**Action item:** From the records below, output exactly the lines running from the line containing "kind of cell" through the line containing "AND/OR/NAND/NOR: 705 / 705 / 21.5", and no others.

**Records shown:**

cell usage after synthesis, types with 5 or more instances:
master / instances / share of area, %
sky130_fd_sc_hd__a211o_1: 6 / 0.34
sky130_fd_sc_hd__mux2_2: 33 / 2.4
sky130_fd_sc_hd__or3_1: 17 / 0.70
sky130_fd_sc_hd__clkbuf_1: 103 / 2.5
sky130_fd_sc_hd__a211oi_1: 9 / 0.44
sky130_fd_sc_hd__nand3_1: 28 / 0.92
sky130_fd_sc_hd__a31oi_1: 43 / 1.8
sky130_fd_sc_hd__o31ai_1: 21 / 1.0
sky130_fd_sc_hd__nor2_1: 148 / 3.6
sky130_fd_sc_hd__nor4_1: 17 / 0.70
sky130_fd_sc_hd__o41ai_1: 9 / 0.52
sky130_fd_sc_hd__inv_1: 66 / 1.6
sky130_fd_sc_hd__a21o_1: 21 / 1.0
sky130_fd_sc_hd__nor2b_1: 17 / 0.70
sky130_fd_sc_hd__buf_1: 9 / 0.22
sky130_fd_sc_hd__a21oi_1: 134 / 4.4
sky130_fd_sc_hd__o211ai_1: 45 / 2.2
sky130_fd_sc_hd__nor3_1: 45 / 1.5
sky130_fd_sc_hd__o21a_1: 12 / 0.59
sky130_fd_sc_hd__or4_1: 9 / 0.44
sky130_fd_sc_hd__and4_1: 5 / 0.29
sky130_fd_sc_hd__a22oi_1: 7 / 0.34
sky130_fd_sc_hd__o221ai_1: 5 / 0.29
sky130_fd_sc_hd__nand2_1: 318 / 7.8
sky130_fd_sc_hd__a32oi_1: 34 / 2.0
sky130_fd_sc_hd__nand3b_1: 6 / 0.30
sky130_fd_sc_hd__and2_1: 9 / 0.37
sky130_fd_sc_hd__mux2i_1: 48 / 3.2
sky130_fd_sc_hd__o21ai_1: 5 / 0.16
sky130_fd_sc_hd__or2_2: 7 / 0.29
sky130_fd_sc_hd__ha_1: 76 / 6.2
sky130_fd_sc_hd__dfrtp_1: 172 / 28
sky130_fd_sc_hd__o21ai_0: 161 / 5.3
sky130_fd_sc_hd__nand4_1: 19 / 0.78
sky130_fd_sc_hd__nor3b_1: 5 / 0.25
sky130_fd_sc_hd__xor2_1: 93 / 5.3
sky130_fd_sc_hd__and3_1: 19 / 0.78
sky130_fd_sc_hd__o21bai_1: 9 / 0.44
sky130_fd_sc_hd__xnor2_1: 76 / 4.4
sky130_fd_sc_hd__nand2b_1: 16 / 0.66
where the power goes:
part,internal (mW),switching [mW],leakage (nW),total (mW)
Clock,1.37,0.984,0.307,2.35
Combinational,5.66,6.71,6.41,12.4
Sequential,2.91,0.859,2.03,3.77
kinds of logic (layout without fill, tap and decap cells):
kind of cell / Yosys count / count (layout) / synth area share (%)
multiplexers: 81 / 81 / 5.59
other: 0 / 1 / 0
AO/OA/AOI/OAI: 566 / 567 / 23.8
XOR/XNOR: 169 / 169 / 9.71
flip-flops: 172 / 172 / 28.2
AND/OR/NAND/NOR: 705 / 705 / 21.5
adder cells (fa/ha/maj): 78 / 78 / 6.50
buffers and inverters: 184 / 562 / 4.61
--- config.mk ---
export PLATFORM = sky130hd
export DESIGN_NAME = vga_controller_flat
export DESIGN_NICKNAME = d
export VERILOG_FILES = /design/src/rtl/vga_pkg.sv /design/src/rtl/vga_if.sv /design/src/rtl/vga_sync_counter.sv /design/src/rtl/vga_controller.sv /design/src/flat_wrapper.sv
export SDC_FILE = /design/constraint.sdc
export NUM_CORES = 1
export LEC_CHECK = 0
export BUFFER_PORTS_ARGS = -buffer_cell sky130_fd_sc_hd__buf_2
export CAP_MARGIN = 0
export CELL_PAD_IN_SITES_DETAIL_PLACEMENT = 0
export CELL_PAD_IN_SITES_GLOBAL_PLACEMENT = 1
export CORE_ASPECT_RATIO = 1.1
export CORE_MARGIN = 4
export CORE_UTILIZATION = 43
export DETAILED_ROUTE_END_ITERATION = 16
export PLACE_DENSITY_LB_ADDON = 0.1
export REMOVE_ABC_BUFFERS = 1
export SLEW_MARGIN = 20
export SYNTH_ARGS = -nofsm -noshare
export SYNTH_HDL_FRONTEND = slang
export SYNTH_SLANG_ARGS = --single-unit
--- constraint.sdc ---
create_clock -name CLOCK_25 -period 3.95 [get_ports CLOCK_25]
set_input_delay 0.395 -clock CLOCK_25 [delete_from_list [all_inputs] [get_ports CLOCK_25]]
set_output_delay 0.395 -clock CLOCK_25 [all_outputs]
set_load 0.01 [all_outputs]
--- src/rtl/vga_pkg.sv ---
// vga_pkg: shared VGA 640x480@60 timing constants, widths, payload types and
// helpers. Imported by the controller, the counter sub-module and any image
// generator so that all of them agree on frame geometry and colour width.
package vga_pkg;

    // Horizontal timing, in pixel clocks
    localparam int unsigned H_VISIBLE = 640;
    localparam int unsigned H_FP      = 16;
    localparam int unsigned H_SYNC    = 96;
    localparam int unsigned H_BP      = 48;
    localparam int unsigned H_TOTAL   = H_VISIBLE + H_FP + H_SYNC + H_BP;

    // Vertical timing, in lines
    localparam int unsigned V_VISIBLE = 480;
    localparam int unsigned V_FP      = 10;
    localparam int unsigned V_SYNC    = 2;
    localparam int unsigned V_BP      = 33;
    localparam int unsigned V_TOTAL   = V_VISIBLE + V_FP + V_SYNC + V_BP;

    // Visible frame geometry shared with the image generator
    localparam int unsigned FRAME_WIDTH  = 640;
    localparam int unsigned FRAME_HEIGHT = 480;

    localparam int unsigned COLOR_W     = 3;
    localparam int unsigned CNT_W       = 12;
    localparam int unsigned FRAME_CNT_W = 16;

    // First and last counter value whose following cycle drives sync low
    localparam int unsigned H_SYNC_FIRST = H_VISIBLE + H_FP;
    localparam int unsigned H_SYNC_LAST  = H_VISIBLE + H_FP + H_SYNC - 1;
    localparam int unsigned V_SYNC_FIRST = V_VISIBLE + V_FP;
    localparam int unsigned V_SYNC_LAST  = V_VISIBLE + V_FP + V_SYNC - 1;

    typedef logic [CNT_W-1:0]       coord_t;
    typedef logic [COLOR_W-1:0]     color_t;
    typedef logic [FRAME_CNT_W-1:0] frame_cnt_t;

    // Registered pin stage towards the DAC / connector
    typedef struct packed {
        color_t rgb;
        logic   hsync;
        logic   vsync;
    } vga_pins_t;

    // Inclusive range test on a counter value
    function automatic logic in_range(coord_t v, coord_t lo, coord_t hi);
        return (v >= lo) && (v <= hi);
    endfunction

endpackage

--- src/rtl/vga_if.sv ---
// vga_if: bundle between the VGA controller and its image generator / pins.
//   master : controller side (drives timing, pins, frame_cnt; reads color)
//   slave  : generator / observer side (drives color; reads everything else)
interface vga_if
    import vga_pkg::*;
();
    color_t     color;
    coord_t     x;
    coord_t     y;
    logic       active;
    logic       frame_start;
    color_t     vga_rgb;
    logic       vga_hsync;
    logic       vga_vsync;
    frame_cnt_t frame_cnt;

    modport master (
        input  color,
        output x, y, active, frame_start,
        output vga_rgb, vga_hsync, vga_vsync, frame_cnt
    );

    modport slave (
        output color,
        input  x, y, active, frame_start,
        input  vga_rgb, vga_hsync, vga_vsync, frame_cnt
    );
endinterface

--- src/rtl/vga_sync_counter.sv ---
// vga_sync_counter: owns the x/y raster counters and their wrap rules.
//   CLOCK_25  pixel clock
//   RESET_N   async active-low reset
//   x, y      registered counters
//   x_next_c  value x takes at the next edge (combinational)
//   y_next_c  value y takes at the next edge (combinational)
module vga_sync_counter
    import vga_pkg::*;
(
    input  logic   CLOCK_25,
    input  logic   RESET_N,
    output coord_t x,
    output coord_t y,
    output coord_t x_next_c,
    output coord_t y_next_c
);

    coord_t x_q;
    coord_t y_q;
    logic   x_wrap_c;

    // Out-of-range values (>= total) are treated as a wrap point
    always_comb begin
        x_wrap_c = (x_q >= CNT_W'(H_TOTAL - 1));
        x_next_c = x_wrap_c ? '0 : x_q + CNT_W'(1);
        y_next_c = y_q;
        if (y_q >= CNT_W'(V_TOTAL)) begin
            y_next_c = '0;
        end else if (x_wrap_c) begin
            y_next_c = (y_q == CNT_W'(V_TOTAL - 1)) ? '0 : y_q + CNT_W'(1);
        end
    end

    always_ff @(posedge CLOCK_25 or negedge RESET_N) begin
        if (!RESET_N) begin
            x_q <= '0;
            y_q <= '0;
        end else begin
            x_q <= x_next_c;
            y_q <= y_next_c;
        end
    end

    assign x = x_q;
    assign y = y_q;

endmodule

--- src/rtl/vga_controller.sv ---
// vga_controller: 640x480@60 VGA timing generator with registered pin stage.
//   CLOCK_25  25 MHz pixel clock
//   RESET_N   async active-low reset
//   bus       vga_if.master: color in; x, y, active, frame_start, vga_rgb,
//             vga_hsync, vga_vsync, frame_cnt out
// Optional feature: define VGA_FRAME_COUNT_EN to count completed frames on
// frame_cnt; otherwise frame_cnt is tied to zero.
module vga_controller
    import vga_pkg::*;
(
    input  logic CLOCK_25,
    input  logic RESET_N,
    vga_if.master bus
);

    coord_t    x;
    coord_t    y;
    coord_t    x_next_c;
    coord_t    y_next_c;
    logic      active_q;
    logic      frame_start_q;
    vga_pins_t pins_q;

    vga_sync_counter u_sync (
        .CLOCK_25 (CLOCK_25),
        .RESET_N  (RESET_N),
        .x        (x),
        .y        (y),
        .x_next_c (x_next_c),
        .y_next_c (y_next_c)
    );

    // active/frame_start decode the next x/y so they line up with the current
    // registered x/y; pins decode the current x/y so they lag by one cycle.
    always_ff @(posedge CLOCK_25 or negedge RESET_N) begin
        if (!RESET_N) begin
            active_q      <= 1'b0;
            frame_start_q <= 1'b0;
            pins_q        <= '{rgb: '0, hsync: 1'b1, vsync: 1'b1};
        end else begin
            active_q      <= (x_next_c < CNT_W'(FRAME_WIDTH)) &&
                             (y_next_c < CNT_W'(FRAME_HEIGHT));
            frame_start_q <= (x_next_c == '0) && (y_next_c == '0);
            pins_q.rgb    <= active_q ? bus.color : '0;
            pins_q.hsync  <= !in_range(x, CNT_W'(H_SYNC_FIRST), CNT_W'(H_SYNC_LAST));
            pins_q.vsync  <= !in_range(y, CNT_W'(V_SYNC_FIRST), CNT_W'(V_SYNC_LAST));
        end
    end

    assign bus.x           = x;
    assign bus.y           = y;
    assign bus.active      = active_q;
    assign bus.frame_start = frame_start_q;
    assign bus.vga_rgb     = pins_q.rgb;
    assign bus.vga_hsync   = pins_q.hsync;
    assign bus.vga_vsync   = pins_q.vsync;

`ifdef VGA_FRAME_COUNT_EN
    frame_cnt_t frame_cnt_q;
    logic       frame_wrap_c;

    // A frame completes on the edge where y wraps back to line 0
    assign frame_wrap_c = (x >= CNT_W'(H_TOTAL - 1)) && (y == CNT_W'(V_TOTAL - 1));

    always_ff @(posedge CLOCK_25 or negedge RESET_N) begin
        if (!RESET_N) begin
            frame_cnt_q <= '0;
        end else if (frame_wrap_c) begin
            frame_cnt_q <= frame_cnt_q + FRAME_CNT_W'(1);
        end
    end

    assign bus.frame_cnt = frame_cnt_q;
`else
    assign bus.frame_cnt = '0;
`endif

endmodule
--- src/flat_wrapper.sv ---
// flat-port wrapper written by rule: the top's interface ports become plain ports
module vga_controller_flat import vga_pkg::*;
  (CLOCK_25, RESET_N, bus_color, bus_x, bus_y, bus_active, bus_frame_start, bus_vga_rgb, bus_vga_hsync, bus_vga_vsync, bus_frame_cnt);
  vga_if bus_i ();
  input  logic CLOCK_25;
  input  logic RESET_N;
  input wire logic [$bits(bus_i.color)-1:0] bus_color;
  output wire logic [$bits(bus_i.x)-1:0] bus_x;
  output wire logic [$bits(bus_i.y)-1:0] bus_y;
  output wire logic [$bits(bus_i.active)-1:0] bus_active;
  output wire logic [$bits(bus_i.frame_start)-1:0] bus_frame_start;
  output wire logic [$bits(bus_i.vga_rgb)-1:0] bus_vga_rgb;
  output wire logic [$bits(bus_i.vga_hsync)-1:0] bus_vga_hsync;
  output wire logic [$bits(bus_i.vga_vsync)-1:0] bus_vga_vsync;
  output wire logic [$bits(bus_i.frame_cnt)-1:0] bus_frame_cnt;
  assign bus_i.color = bus_color;
  assign bus_x = bus_i.x;
  assign bus_y = bus_i.y;
  assign bus_active = bus_i.active;
  assign bus_frame_start = bus_i.frame_start;
  assign bus_vga_rgb = bus_i.vga_rgb;
  assign bus_vga_hsync = bus_i.vga_hsync;
  assign bus_vga_vsync = bus_i.vga_vsync;
  assign bus_frame_cnt = bus_i.frame_cnt;
  vga_controller u_core (.CLOCK_25(CLOCK_25), .RESET_N(RESET_N), .bus(bus_i));
endmodule
After elaboration in Yosys (flattened, before gate mapping)
Cells that the tools add are included.

Bits of input ports: 5. Output and inout port bits: 47. Word-level logic and storage cells: 31. Register bits: 31.

$add $sub $neg: 2. Magnitude comparators: 8. Muxes and demuxes: 5. Equal/unequal tests: 1. Reduce and logical (&&, ||, !) cells: 8.

Operator list (number): 12-bit 2-to-1 mux (4); 12-bit by 10-bit >= comparator with 1-bit output (second input constant) (3); 12-bit by 1-bit adder with 12-bit output (second input constant) (2); 12-bit logical NOT (2); 12-bit by 10-bit == test with 1-bit output (second input constant) (1); 12-bit by 9-bit >= comparator with 1-bit output (second input constant) (1); 12-bit by 10-bit less-or-equal comparator with 1-bit output (second input constant) (1); 12-bit by 9-bit less-or-equal comparator with 1-bit output (second input constant) (1); 12-bit by 10-bit less-than comparator with 1-bit output (second input constant) (1); 12-bit by 9-bit less-than comparator with 1-bit output (second input constant) (1); 1-bit logical AND (4); 3-bit 2-to-1 mux (1); 1-bit logical NOT (2).

Logic depth before layout (Yosys ltp)
Depth after elaboration: 6. Mapped depth: 9. Mapped depth without buffers: 8.

By module
Synthesis repeated with hierarchy kept, for this count alone.

Cell total of the unflattened synthesis: 165. Area total of the unflattened synthesis: 1635.3 µm².

By module, submodules not included: vga_sync_counter (times used 1, area each 1176.1 µm², sequential area each 600.6 µm², cells an instance 116); vga_controller (times used 1, area each 459.2 µm², sequential area each 177.7 µm², cells an instance 49).

Worst setup path after synthesis
No wires, ideal clock.

Path type: reg-to-reg. From: reg u_core.u_sync.x_q[0] (netlist: u_core.u_sync.x[0]). To: reg u_core.frame_start_q (netlist: u_core.bus.frame_start). Library setup time: 0.096 ns. Arrival time: 1.867 ns. Setup slack: 1.988 ns. Clock period less this slack: 1.962 ns. Data required time: 3.854 ns. Path buffers: 0. Cell stages (with the launch flop): 8. Path through: dfrtp_1 > ha_1 > nand4_4 > a21o_4 > a211oi_4 > xnor2_1 > a31oi_1 > nor4_2.

Longest elaborated chain between the ends: 5. Elaborated cells between the ends (all ways): 8. Classes of those cells: add/sub: 1; order compare: 1; mux: 3; reduce/logical: 3.

RTL lines: from (decl) (RTL line vga_sync_counter.sv:18) `coord_t x_q;`; from (signal assigned) (RTL line vga_sync_counter.sv:39) `x_q <= x_next_c;`; 12-bit by 10-bit >= comparator with 1-bit output (RTL line vga_sync_counter.sv:24) `x_wrap_c = (x_q >= CNT_W'(H_TOTAL - 1));`; 12-bit 2-to-1 mux (RTL line vga_sync_counter.sv:29) `end else if (x_wrap_c) begin`; 12-bit 2-to-1 mux (RTL line vga_sync_counter.sv:27) `if (y_q >= CNT_W'(V_TOTAL)) begin`; 12-bit logical NOT (RTL line vga_controller.sv:43) `frame_start_q <= (x_next_c == '0) && (y_next_c == '0);`; 1-bit logical AND (*) (RTL line vga_controller.sv:43); to (signal assigned) (RTL line vga_controller.sv:43); to (decl) (RTL line vga_controller.sv:21) `logic frame_start_q;`.

Every way passes the cells marked *; elsewhere a longest branch is shown, timed or not.

Worst setup path in the final report
From: reg u_core.u_sync.y_q[0] (netlist: u_core.u_sync.y[0]). To: reg u_core.frame_start_q (netlist: u_core.bus.frame_start).

Longest elaborated chain between the ends: 6. Elaborated cells between the ends (all ways): 8. Classes of those cells: add/sub: 1; order compare: 1; eq/ne: 1; mux: 3; reduce/logical: 2.

RTL lines: from (decl) (RTL line vga_sync_counter.sv:19) `coord_t y_q;`; from (signal assigned) (RTL line vga_sync_counter.sv:40) `y_q <= y_next_c;`; 12-bit by 1-bit adder with 12-bit output / 12-bit by 10-bit == test with 1-bit output (equally long branches) (RTL line vga_sync_counter.sv:30) `y_next_c = (y_q == CNT_W'(V_TOTAL - 1)) ? '0 : y_q + CNT_W'(1);`; 12-bit 2-to-1 mux (RTL line vga_sync_counter.sv:30); 12-bit 2-to-1 mux (RTL line vga_sync_counter.sv:29); 12-bit 2-to-1 mux (*) (RTL line vga_sync_counter.sv:27); 12-bit logical NOT (*) (RTL line vga_controller.sv:43); 1-bit logical AND (*) (RTL line vga_controller.sv:43).

Marks and branches as above.

==> flow_summary.json <==
{
  "cts.sinks": 31,
  "area_delta_synth_final_pct": 9.62,
  "p_per_area_nw_per_um2": 310,
  "hold_slack_ns": 0.153,
  "setup_tns_ns": 0,
  "fillCellCount": 419,
  "synth_edf_count": 0,
  "r2r_start": "u_core.u_sync.y[0]",
  "wl_per_cell_um": 14.8,
  "grt_overflow": 0,
  "dr.pass1.iters": 4,
  "gp_congestion": 0.912,
  "max_stage_delay_ns": 0.46,
  "htreeDepth": 2,
  "dieArea_sq_um": 5680,
  "synthFlopType": "dfrtp_1",
  "cp-end-kind": "register",
  "die_h_um": 78.6,
  "worstPathRequired_ns": 4.14,
  "clkTransAtPathRegs_ns": 0.06,
  "register_area_sq_um": 778,
  "grt.total_usage_pct": 16.4,
  "synth_top_cell_area_share_pct": 37.2,
  "fin_nets": 241,
  "p_leak_nw": 0.989,
  "antenna_found_initial": 0,
  "crit_start": "u_core.u_sync.y[0]",
  "grt_max_degree": 32,
  "hp-class": "primary input to asynchronous set/reset pin",
  "crit_family": "simple AND/OR/NAND/NOR gates",
  "cts_buffer_depth": 2,
  "pwr-share-seq_pct": 50.9,
  "ir_drop_mv": 0.231,
  "clock_power_share_pct": 38.5,
  "syn_area_per_cell_sq_um": 10.0,
  "drc_errors": 0,
  "combPwrFrac_pct": 10.6,
  "cp_num_buf_inv": 1,
  "cp-start-kind": "register",
  "netlist_top_cells_count": "29 x dfrtp_1, 29 x nor2_1, 16 x buf_4",
  "synth_warnings": 0,
  "syn_inst": 195,
  "clockRootBuffer": "clkbuf_8",
  "rsz0062_at_grt": "no",
  "crit_fanout": 11,
  "hold_violations": 0,
  "grt_pass1_wl_um": 7270,
  "vias_per_cell": 5.00,
  "ys_top_cells_by_area": "dfrtp_1 37%, buf_4 6.2%, nor2_1 5.6%",
  "worstMarginPinSlew_ns": 0.689,
  "fin_skew_ns": 0.0122,
  "maxSlewViolCount": 0,
  "p_total_uw": 663,
  "fmax_ghz": 0.448,
  "num_io_pins": 52,
  "switching_share_pct": 26.0,
  "netlist.top_cell.by_area": "dfrtp_1",
  "n_antenna_cell": 0,
  "outcome": "complete, no violations",
  "cp.depth": 8,
  "cts_tree": "done",
  "hpwl_um": 3240,
  "cp_cell_sequence": "inv_1, ha_1, nor2b_1, o211ai_1, nor3_2, nor2_2, o2111ai_1, nor4_2",
  "reg2reg_to": "u_core.bus.frame_start",
  "hold_buffers": 0,
  "cts-resized-gates": 0,
  "first_global_vias": 1418,
  "cts_setup_buffers": 0,
  "finalCritPeriodShare_pct": 56.5,
  "design.core.area_sq_um": 4350,
  "port_buffers": 35,
  "ant_nets": 0,
  "setup_viol_count_final": 0,
  "syn-cell-area_sq_um": 1950,
  "synth-seq-cells": 31,
  "fin_util_pct": 49.2,
  "crit_arrival_ns": 2.42,
  "multi_input_area_sq_um": 1000,
  "fin_crit_ns": 2.23,
  "p_sw_uw": 173,
  "slew_headroom_pct": 54.1,
  "vias": 1426,
  "worst-setup-path-type": "register to register",
  "worst_r2r_path_depth": 8,
  "chipWidth_um": 72.2,
  "routed_wirelength_um": 4220,
  "internal_power_uw": 490,
  "ys_async_sr_fraction_pct": 100,
  "synth_cell_types": 56,
  "ys_seq_area_share_pct": 39.9,
  "layout-drive-gt1-share_pct": 27.7,
  "drtIter0Drc": 100,
  "numCtsBuffers": 5,
  "maxCapViolCount": 0,
  "cp_slowest_cell": "dfrtp_1",
  "fp-row-count": 25,
  "clkLatencyLatePin_ns": 0.29,
  "start_util_pct": 44.9,
  "ff2ff_setup_slack_ns": 1.72
}
## cell type report
type	instances	area share [%]
Clock buffer	7	4.04
Clock inverter	1	0.234
Multi-Input combinational cell	150	46.8
Inverter	7	1.23
Tap cell	54	3.16
Timing Repair Buffer	35	8.19
Sequential cell	31	36.4
## metal layers
metal / vias up / wire (um) / track usage, % / share of wire, %
met5: - / 0 / 0 / 0
met2: 42 / 1980 / 25.4 / 47
li1: 705 / - / - / -
met3: 5 / 259 / 4.48 / 6.1
met1: 674 / 1930 / 22.0 / 46
met4: 0 / 49 / 5.08 / 1.2
## metrics by stage
| stage | setup WS (ns) | instance area, sq um | cells |
|---|---|---|---|
| floorplan | 1.98 | 1800 | 188 |
| global placement | 1.73 | 2050 | 277 |
| detailed placement | 1.74 | 2050 | 277 |
| CTS | 1.71 | 2140 | 285 |
| global route | 1.45 | 2140 | 285 |
| finish | 1.72 | 2140 | 285 |
## logic make-up after synthesis
logic type / count (synthesis) / synth area share (%)
compound gates: 28 / 13.0
xor+xnor: 17 / 8.02
fa+ha+maj: 6 / 3.85
buf+inv: 33 / 12.5
flops: 31 / 39.9
mux: 1 / 0.577
other cells: 1 / 0.192
simple gates: 78 / 22.0
## worst max path at each step
stage / end
2_1_floorplan: u_core.bus.frame_start
5_1_grt: u_core.bus.frame_start
4_1_cts: u_core.bus.frame_start
3_3_place_gp: u_core.bus.frame_start
3_5_place_dp: u_core.bus.frame_start
6_report: u_core.bus.frame_start
## sequential cells by signal, summed over array words and instances, names as in the netlist
name                    flops
u_core.u_sync.x            12
u_core.bus.active           1
u_core.u_sync.y            12
u_core.bus.vga_rgb          3
u_core.bus.vga_hsync        1
u_core.bus.vga_vsync        1
u_core.bus.frame_start      1
## power groups by stage
| stage | sequential [mW] | clock (mW) | combinational [mW] |
|---|---|---|---|
| 3_3_place_gp | 0.343 | 0 | 0.0696 |
| 6_report | 0.337 | 0.256 | 0.0701 |
| 5_1_grt | 0.340 | 0.281 | 0.0815 |
| 2_1_floorplan | 0.346 | 0 | 0.0386 |
| 4_1_cts | 0.338 | 0.264 | 0.0706 |
| 3_5_place_dp | 0.344 | 0 | 0.0701 |
## worst reg2reg max path: stages (launching register included)
cell and delay (ns):
dfrtp_1 0.46, inv_1 0.14, ha_1 0.23, nor2b_1 0.13, o211ai_1 0.24, nor3_2 0.09, nor2_2 0.41, o2111ai_1 0.21
nor4_2 0.22
## cells in the final DEF, fill, tap and decap left out, drive strengths merged, types with 3 or more instances in the layout
master   Yosys  layout
nand3        7       7
clkbuf       5       7
nand2       11      11
xor2        10      10
dfrtp       29      29
o2111ai      3       3
conb         1      20
a22oi        3       3
xnor2        7       7
nor2        32      32
o21ai        4       4
and2         3       3
nand4        3       3
nor4         4       4
ha           6       6
a21oi        4       4
inv          7       7
o211ai       3       3
nor3         7       7
buf         21      35
No activity file was read; power rests on OpenSTA's default activity.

**Solution below:**
kind of cell / Yosys count / count (layout) / synth area share (%)
multiplexers: 81 / 81 / 5.59
other: 0 / 1 / 0
AO/OA/AOI/OAI: 566 / 567 / 23.8
XOR/XNOR: 169 / 169 / 9.71
flip-flops: 172 / 172 / 28.2
AND/OR/NAND/NOR: 705 / 705 / 21.5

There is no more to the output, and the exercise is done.